▶ Exercise brief: What lines of the data below hold the string "combinational"? Copy each one out.

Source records
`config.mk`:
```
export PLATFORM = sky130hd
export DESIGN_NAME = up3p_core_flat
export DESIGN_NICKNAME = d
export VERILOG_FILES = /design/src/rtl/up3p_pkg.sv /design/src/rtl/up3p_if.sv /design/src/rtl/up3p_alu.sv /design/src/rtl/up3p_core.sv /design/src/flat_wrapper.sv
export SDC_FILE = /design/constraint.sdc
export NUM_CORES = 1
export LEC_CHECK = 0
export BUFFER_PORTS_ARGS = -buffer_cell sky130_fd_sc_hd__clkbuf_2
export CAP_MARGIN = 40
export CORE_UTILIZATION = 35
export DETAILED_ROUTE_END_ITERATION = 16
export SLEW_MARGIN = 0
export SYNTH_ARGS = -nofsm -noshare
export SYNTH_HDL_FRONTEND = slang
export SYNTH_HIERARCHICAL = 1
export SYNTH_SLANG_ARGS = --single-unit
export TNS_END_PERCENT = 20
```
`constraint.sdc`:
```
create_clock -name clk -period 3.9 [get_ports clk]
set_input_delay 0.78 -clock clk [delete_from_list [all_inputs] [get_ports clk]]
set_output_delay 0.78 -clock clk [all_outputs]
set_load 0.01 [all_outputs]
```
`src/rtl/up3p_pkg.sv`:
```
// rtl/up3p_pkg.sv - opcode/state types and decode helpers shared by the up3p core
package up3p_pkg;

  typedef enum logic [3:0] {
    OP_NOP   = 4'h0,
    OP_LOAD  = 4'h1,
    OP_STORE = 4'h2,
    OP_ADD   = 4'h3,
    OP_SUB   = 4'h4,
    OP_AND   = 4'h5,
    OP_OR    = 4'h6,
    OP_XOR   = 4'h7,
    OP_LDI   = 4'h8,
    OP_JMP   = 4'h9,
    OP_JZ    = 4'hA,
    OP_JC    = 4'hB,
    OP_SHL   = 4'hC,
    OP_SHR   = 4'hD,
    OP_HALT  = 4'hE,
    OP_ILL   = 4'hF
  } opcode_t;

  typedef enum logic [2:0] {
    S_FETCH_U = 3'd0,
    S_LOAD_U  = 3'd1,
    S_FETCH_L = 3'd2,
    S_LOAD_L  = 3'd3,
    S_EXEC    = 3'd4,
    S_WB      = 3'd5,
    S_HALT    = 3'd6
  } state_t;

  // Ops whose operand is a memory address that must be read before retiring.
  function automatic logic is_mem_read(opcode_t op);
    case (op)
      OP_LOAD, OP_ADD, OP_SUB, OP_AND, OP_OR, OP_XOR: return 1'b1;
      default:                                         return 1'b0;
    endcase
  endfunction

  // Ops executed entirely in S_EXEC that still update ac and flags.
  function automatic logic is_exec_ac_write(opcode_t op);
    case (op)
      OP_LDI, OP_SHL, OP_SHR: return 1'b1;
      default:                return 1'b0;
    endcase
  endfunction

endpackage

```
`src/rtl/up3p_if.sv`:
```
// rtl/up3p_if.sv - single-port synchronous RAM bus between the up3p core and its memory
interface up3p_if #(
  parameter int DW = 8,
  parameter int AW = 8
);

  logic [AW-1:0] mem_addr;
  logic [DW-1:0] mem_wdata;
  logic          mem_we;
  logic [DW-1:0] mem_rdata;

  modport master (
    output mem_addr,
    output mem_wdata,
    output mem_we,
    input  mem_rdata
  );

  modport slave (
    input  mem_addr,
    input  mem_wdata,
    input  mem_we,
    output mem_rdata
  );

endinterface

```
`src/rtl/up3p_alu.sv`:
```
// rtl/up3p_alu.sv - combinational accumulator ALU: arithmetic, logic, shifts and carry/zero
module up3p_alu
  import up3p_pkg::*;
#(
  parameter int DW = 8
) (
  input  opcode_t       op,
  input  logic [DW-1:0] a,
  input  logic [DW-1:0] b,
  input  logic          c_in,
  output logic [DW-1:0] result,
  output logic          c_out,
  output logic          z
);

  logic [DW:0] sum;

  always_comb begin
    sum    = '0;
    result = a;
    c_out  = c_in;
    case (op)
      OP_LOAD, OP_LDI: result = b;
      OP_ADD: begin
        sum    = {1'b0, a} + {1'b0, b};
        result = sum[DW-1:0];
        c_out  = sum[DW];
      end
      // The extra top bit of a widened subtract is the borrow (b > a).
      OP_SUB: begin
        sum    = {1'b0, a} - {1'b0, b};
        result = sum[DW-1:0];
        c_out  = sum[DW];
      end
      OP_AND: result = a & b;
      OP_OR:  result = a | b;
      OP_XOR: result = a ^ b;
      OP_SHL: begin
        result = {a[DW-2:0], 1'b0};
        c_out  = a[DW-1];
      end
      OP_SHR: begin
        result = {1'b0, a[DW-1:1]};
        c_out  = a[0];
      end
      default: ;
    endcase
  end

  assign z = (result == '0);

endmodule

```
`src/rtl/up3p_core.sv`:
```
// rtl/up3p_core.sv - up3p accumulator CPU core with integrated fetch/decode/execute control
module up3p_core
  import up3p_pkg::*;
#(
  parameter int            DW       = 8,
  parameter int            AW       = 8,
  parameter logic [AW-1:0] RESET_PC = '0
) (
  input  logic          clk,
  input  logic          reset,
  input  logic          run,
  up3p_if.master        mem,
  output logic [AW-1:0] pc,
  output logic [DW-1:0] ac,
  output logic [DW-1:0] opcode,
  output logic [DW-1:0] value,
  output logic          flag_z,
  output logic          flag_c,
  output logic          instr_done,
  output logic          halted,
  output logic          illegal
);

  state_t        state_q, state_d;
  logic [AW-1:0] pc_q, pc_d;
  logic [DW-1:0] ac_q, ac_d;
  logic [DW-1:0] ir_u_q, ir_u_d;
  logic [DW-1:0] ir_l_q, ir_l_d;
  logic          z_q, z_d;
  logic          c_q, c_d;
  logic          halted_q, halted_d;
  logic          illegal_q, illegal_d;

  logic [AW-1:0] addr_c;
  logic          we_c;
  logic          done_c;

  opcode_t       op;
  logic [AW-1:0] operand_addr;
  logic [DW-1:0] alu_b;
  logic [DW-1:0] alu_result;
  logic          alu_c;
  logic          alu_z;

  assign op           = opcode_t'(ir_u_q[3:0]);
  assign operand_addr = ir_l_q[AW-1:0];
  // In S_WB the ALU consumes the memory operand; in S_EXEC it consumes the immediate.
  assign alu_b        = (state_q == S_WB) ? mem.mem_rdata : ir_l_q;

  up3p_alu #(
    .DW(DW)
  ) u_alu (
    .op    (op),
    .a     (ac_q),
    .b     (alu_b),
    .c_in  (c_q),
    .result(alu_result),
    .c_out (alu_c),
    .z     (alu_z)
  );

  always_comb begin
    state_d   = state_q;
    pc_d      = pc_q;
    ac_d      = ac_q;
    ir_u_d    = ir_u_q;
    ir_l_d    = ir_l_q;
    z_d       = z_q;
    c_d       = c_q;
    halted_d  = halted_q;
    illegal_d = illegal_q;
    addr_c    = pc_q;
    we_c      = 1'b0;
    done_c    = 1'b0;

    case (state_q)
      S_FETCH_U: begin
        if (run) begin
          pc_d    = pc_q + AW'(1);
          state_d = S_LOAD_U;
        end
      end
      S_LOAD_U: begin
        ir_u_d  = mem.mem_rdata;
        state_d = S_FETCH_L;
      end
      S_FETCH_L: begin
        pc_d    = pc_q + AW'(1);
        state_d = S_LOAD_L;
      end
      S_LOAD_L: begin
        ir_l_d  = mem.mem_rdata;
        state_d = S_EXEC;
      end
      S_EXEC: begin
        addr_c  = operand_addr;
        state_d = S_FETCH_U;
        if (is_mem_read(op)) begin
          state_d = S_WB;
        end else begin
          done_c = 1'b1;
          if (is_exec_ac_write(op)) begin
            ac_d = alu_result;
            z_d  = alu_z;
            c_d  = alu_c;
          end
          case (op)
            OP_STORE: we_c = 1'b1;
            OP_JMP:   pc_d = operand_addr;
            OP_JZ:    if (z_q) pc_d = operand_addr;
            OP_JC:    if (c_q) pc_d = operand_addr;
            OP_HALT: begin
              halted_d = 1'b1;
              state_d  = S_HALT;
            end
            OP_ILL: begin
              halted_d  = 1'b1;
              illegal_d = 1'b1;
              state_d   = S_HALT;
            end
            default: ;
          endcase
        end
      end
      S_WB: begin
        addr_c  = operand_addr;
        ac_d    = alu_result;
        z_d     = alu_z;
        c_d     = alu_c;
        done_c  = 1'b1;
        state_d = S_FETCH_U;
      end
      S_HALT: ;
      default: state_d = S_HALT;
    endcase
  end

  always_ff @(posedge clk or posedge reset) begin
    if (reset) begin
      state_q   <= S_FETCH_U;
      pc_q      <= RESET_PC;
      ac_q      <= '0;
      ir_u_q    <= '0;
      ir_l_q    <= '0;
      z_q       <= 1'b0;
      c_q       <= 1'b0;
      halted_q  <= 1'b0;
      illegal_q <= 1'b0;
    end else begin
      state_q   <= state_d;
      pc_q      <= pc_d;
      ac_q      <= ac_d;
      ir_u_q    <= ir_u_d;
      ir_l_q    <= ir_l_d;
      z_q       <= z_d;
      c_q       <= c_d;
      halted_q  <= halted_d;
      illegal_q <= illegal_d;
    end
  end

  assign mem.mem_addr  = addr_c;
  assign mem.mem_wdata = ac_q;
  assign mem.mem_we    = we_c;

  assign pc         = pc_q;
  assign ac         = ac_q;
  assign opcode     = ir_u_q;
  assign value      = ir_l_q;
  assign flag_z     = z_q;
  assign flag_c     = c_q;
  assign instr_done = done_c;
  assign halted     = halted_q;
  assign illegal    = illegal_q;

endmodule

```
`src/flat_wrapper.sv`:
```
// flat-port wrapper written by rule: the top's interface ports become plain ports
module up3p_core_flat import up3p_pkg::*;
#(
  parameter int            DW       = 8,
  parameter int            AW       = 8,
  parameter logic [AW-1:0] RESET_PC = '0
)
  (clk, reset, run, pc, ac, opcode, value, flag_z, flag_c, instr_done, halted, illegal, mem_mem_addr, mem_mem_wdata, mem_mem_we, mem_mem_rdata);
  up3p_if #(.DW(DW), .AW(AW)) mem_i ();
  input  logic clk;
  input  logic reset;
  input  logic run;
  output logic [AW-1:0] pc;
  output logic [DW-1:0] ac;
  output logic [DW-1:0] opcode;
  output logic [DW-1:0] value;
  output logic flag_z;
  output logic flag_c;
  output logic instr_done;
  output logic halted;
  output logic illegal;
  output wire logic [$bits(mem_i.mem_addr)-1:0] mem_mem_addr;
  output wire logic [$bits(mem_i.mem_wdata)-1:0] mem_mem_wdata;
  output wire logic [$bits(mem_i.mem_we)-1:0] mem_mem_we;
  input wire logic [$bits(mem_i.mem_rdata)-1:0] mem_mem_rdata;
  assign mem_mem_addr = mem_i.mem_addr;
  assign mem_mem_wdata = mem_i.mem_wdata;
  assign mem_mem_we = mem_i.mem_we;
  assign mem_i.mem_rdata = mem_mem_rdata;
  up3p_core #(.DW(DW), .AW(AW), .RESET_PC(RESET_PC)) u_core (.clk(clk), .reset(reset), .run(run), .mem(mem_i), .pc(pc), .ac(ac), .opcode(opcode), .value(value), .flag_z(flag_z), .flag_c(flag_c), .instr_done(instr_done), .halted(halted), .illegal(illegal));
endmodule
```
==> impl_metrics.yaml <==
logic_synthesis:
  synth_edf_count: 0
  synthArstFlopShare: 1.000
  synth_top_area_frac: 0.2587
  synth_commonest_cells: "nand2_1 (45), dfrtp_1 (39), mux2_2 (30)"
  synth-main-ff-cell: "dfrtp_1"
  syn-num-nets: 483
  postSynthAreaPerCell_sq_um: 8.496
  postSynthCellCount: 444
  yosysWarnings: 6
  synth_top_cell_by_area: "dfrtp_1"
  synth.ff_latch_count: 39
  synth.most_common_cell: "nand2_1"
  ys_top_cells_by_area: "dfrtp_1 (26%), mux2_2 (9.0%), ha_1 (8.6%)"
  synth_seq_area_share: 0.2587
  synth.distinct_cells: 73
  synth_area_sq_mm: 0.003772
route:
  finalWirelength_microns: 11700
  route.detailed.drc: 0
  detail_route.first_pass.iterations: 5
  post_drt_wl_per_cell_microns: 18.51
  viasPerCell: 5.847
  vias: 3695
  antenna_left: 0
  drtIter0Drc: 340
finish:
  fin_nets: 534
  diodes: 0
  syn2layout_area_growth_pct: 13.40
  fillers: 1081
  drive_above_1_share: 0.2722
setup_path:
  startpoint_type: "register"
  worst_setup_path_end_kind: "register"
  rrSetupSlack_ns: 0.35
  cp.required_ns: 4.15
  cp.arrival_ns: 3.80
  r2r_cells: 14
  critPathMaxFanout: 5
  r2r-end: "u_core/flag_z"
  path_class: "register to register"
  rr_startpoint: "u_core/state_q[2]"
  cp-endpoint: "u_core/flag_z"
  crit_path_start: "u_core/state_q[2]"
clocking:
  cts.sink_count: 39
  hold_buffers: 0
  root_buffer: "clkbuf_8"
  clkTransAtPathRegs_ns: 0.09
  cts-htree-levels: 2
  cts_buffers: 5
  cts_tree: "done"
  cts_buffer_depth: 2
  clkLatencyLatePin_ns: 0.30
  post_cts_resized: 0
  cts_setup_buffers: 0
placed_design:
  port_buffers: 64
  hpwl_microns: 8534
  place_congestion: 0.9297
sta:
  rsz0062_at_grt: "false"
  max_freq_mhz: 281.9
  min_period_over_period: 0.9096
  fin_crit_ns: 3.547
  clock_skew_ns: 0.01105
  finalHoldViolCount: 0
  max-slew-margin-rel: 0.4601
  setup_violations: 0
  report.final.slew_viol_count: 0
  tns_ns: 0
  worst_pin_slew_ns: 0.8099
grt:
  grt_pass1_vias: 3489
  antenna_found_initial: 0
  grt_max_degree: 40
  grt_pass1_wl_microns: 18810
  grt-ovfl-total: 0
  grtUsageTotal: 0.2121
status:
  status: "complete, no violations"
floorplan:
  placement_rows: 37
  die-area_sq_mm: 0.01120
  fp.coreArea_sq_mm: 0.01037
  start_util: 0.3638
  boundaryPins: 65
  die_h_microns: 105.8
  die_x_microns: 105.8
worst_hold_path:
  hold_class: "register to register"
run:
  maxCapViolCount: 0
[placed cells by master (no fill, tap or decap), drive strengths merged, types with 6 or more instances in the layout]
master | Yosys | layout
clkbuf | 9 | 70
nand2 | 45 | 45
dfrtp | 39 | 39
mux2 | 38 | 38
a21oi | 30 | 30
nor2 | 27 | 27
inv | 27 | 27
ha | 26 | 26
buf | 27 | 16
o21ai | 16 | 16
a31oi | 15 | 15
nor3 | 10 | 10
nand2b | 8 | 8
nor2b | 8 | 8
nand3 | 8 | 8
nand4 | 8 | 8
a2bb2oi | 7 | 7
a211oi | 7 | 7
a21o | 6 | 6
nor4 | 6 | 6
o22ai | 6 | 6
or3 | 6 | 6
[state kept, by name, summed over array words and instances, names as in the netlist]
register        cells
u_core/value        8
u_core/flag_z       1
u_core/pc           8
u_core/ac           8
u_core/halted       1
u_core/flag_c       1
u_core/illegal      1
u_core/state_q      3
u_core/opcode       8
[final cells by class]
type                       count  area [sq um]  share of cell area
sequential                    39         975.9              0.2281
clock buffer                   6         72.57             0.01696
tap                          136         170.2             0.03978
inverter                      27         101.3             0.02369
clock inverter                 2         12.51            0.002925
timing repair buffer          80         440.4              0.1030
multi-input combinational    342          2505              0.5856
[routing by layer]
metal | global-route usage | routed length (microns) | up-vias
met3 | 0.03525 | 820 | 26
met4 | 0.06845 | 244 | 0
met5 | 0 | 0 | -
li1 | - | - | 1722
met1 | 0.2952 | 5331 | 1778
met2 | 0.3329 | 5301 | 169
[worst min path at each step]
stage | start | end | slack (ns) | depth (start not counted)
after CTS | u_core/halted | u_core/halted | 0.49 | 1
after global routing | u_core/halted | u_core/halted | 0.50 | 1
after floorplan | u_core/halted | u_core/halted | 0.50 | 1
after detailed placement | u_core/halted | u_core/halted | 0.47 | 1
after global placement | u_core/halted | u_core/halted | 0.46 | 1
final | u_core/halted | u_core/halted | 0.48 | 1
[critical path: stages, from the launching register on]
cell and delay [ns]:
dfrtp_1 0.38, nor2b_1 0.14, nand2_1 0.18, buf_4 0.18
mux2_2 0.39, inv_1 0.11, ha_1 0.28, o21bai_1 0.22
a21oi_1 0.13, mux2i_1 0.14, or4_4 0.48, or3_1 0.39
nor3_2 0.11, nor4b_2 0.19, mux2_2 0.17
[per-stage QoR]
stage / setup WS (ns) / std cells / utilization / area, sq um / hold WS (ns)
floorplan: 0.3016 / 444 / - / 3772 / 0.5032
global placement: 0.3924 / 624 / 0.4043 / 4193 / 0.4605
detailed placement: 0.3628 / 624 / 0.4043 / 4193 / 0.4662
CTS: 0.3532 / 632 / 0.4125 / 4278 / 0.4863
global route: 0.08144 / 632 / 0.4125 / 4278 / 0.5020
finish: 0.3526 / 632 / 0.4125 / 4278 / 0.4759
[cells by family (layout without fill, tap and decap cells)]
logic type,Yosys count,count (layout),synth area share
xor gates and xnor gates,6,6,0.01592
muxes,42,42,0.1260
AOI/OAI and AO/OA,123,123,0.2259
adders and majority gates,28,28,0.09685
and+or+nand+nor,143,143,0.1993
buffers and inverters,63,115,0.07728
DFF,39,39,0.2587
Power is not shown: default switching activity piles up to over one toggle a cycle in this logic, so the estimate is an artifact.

---

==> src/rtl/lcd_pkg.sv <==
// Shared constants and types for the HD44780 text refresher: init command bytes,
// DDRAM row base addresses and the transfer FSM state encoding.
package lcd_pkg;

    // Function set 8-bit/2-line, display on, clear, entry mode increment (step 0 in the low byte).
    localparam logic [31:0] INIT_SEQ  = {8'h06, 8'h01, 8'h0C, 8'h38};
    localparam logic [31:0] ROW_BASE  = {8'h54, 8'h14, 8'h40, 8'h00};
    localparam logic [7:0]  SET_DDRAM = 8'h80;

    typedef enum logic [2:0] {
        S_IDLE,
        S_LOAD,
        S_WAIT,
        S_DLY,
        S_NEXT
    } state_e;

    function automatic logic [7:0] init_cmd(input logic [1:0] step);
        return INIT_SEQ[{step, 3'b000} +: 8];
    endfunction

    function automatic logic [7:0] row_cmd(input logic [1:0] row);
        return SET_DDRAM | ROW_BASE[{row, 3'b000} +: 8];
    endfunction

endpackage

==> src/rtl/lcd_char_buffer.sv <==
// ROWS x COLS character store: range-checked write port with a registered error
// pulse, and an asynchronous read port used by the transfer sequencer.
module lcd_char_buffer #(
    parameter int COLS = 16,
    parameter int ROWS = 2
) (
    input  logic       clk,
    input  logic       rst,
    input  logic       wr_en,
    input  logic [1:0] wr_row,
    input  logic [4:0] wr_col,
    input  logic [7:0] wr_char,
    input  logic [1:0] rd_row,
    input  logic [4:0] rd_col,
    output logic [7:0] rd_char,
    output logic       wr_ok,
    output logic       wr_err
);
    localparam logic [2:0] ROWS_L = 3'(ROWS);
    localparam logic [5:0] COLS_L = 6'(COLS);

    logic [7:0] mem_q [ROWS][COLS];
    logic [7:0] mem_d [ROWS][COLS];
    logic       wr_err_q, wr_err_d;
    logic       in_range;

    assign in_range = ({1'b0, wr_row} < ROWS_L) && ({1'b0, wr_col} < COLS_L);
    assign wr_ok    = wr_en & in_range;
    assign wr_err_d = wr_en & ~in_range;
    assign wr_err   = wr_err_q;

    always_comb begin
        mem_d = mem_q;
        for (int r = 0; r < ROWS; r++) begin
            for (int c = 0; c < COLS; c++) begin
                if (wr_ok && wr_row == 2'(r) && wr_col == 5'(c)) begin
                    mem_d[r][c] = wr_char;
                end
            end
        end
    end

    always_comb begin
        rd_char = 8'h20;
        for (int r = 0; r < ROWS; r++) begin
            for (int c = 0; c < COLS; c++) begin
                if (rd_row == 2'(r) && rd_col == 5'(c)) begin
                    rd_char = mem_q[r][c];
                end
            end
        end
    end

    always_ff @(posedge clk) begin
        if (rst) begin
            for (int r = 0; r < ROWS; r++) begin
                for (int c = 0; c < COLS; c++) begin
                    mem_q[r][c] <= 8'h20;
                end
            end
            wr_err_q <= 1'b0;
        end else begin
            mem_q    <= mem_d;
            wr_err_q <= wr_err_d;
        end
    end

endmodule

==

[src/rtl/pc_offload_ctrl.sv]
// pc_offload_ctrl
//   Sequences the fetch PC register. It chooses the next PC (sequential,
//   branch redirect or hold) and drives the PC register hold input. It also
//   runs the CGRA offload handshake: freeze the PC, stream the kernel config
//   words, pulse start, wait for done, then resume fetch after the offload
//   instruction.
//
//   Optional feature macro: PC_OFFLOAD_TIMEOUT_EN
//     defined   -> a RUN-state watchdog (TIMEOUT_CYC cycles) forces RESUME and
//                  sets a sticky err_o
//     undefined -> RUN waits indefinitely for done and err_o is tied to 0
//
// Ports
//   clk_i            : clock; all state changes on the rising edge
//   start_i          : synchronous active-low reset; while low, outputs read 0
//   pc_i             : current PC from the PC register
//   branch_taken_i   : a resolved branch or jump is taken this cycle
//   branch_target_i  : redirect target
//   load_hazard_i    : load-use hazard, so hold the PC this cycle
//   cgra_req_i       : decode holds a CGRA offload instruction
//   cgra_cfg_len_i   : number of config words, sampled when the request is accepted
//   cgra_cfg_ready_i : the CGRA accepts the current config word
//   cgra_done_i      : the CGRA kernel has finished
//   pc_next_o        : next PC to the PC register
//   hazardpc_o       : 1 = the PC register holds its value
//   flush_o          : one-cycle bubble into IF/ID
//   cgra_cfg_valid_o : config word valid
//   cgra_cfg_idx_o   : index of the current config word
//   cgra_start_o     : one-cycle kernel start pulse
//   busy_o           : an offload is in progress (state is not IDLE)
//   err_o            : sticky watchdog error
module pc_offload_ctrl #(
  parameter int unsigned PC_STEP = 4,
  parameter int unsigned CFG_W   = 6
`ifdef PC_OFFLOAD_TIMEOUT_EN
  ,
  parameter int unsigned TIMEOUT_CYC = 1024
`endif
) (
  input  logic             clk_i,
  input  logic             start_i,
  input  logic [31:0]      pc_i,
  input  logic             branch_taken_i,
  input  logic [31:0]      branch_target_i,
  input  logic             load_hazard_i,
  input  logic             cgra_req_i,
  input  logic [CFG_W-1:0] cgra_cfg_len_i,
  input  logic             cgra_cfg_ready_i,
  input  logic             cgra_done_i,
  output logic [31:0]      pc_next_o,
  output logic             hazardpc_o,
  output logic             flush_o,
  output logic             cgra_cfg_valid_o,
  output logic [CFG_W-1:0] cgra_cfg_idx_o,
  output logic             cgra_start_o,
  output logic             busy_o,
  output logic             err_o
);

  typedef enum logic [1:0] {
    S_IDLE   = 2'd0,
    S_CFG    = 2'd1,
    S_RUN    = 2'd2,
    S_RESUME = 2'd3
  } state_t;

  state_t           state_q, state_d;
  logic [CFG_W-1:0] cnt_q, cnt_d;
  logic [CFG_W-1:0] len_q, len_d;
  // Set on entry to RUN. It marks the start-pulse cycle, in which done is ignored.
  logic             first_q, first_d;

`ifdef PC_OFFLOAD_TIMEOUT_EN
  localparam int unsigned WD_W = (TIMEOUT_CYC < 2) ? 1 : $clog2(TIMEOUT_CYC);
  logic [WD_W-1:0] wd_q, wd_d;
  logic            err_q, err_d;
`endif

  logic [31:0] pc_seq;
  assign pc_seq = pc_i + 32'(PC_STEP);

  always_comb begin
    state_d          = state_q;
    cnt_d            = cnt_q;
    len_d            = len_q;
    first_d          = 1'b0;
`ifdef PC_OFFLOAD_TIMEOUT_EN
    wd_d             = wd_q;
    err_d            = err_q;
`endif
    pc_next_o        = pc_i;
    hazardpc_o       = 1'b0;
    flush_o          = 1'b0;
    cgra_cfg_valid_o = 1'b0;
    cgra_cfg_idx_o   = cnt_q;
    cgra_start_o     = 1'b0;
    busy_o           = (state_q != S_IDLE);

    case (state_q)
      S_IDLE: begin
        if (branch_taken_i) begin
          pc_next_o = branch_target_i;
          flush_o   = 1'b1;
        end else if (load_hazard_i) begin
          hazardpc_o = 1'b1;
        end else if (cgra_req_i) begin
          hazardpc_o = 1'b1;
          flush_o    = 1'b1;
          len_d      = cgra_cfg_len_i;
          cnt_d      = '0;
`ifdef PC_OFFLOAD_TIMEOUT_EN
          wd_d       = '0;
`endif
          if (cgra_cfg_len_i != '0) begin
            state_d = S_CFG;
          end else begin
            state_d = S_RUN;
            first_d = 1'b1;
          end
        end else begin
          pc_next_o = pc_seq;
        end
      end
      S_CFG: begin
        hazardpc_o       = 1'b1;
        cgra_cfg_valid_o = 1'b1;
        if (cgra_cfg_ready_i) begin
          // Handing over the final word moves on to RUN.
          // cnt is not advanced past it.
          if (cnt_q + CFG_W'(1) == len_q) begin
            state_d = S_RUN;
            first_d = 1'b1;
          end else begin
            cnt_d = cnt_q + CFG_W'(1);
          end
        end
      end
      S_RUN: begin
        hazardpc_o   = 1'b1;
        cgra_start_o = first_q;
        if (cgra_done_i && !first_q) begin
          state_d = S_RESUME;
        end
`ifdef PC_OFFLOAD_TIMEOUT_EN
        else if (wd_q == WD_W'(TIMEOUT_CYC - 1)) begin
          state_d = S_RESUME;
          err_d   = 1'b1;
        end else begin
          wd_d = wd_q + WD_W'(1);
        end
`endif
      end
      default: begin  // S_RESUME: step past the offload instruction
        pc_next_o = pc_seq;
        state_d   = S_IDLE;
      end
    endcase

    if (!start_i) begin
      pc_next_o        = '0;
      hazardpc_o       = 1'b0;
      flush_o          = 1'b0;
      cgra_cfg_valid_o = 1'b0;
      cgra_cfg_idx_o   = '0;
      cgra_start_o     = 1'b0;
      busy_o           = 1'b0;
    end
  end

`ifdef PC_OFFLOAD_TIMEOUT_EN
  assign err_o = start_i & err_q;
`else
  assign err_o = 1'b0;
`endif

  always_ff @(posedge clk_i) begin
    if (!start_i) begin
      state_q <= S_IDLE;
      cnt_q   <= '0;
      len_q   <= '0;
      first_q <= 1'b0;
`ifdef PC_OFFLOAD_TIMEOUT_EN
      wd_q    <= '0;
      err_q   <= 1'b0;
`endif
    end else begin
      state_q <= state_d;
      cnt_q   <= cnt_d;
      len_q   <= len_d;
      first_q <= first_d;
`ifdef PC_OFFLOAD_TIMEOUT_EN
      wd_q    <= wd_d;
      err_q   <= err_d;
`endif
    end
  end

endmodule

▶ The completed task:
// rtl/up3p_alu.sv - combinational accumulator ALU: arithmetic, logic, shifts and carry/zero
multi-input combinational    342          2505              0.5856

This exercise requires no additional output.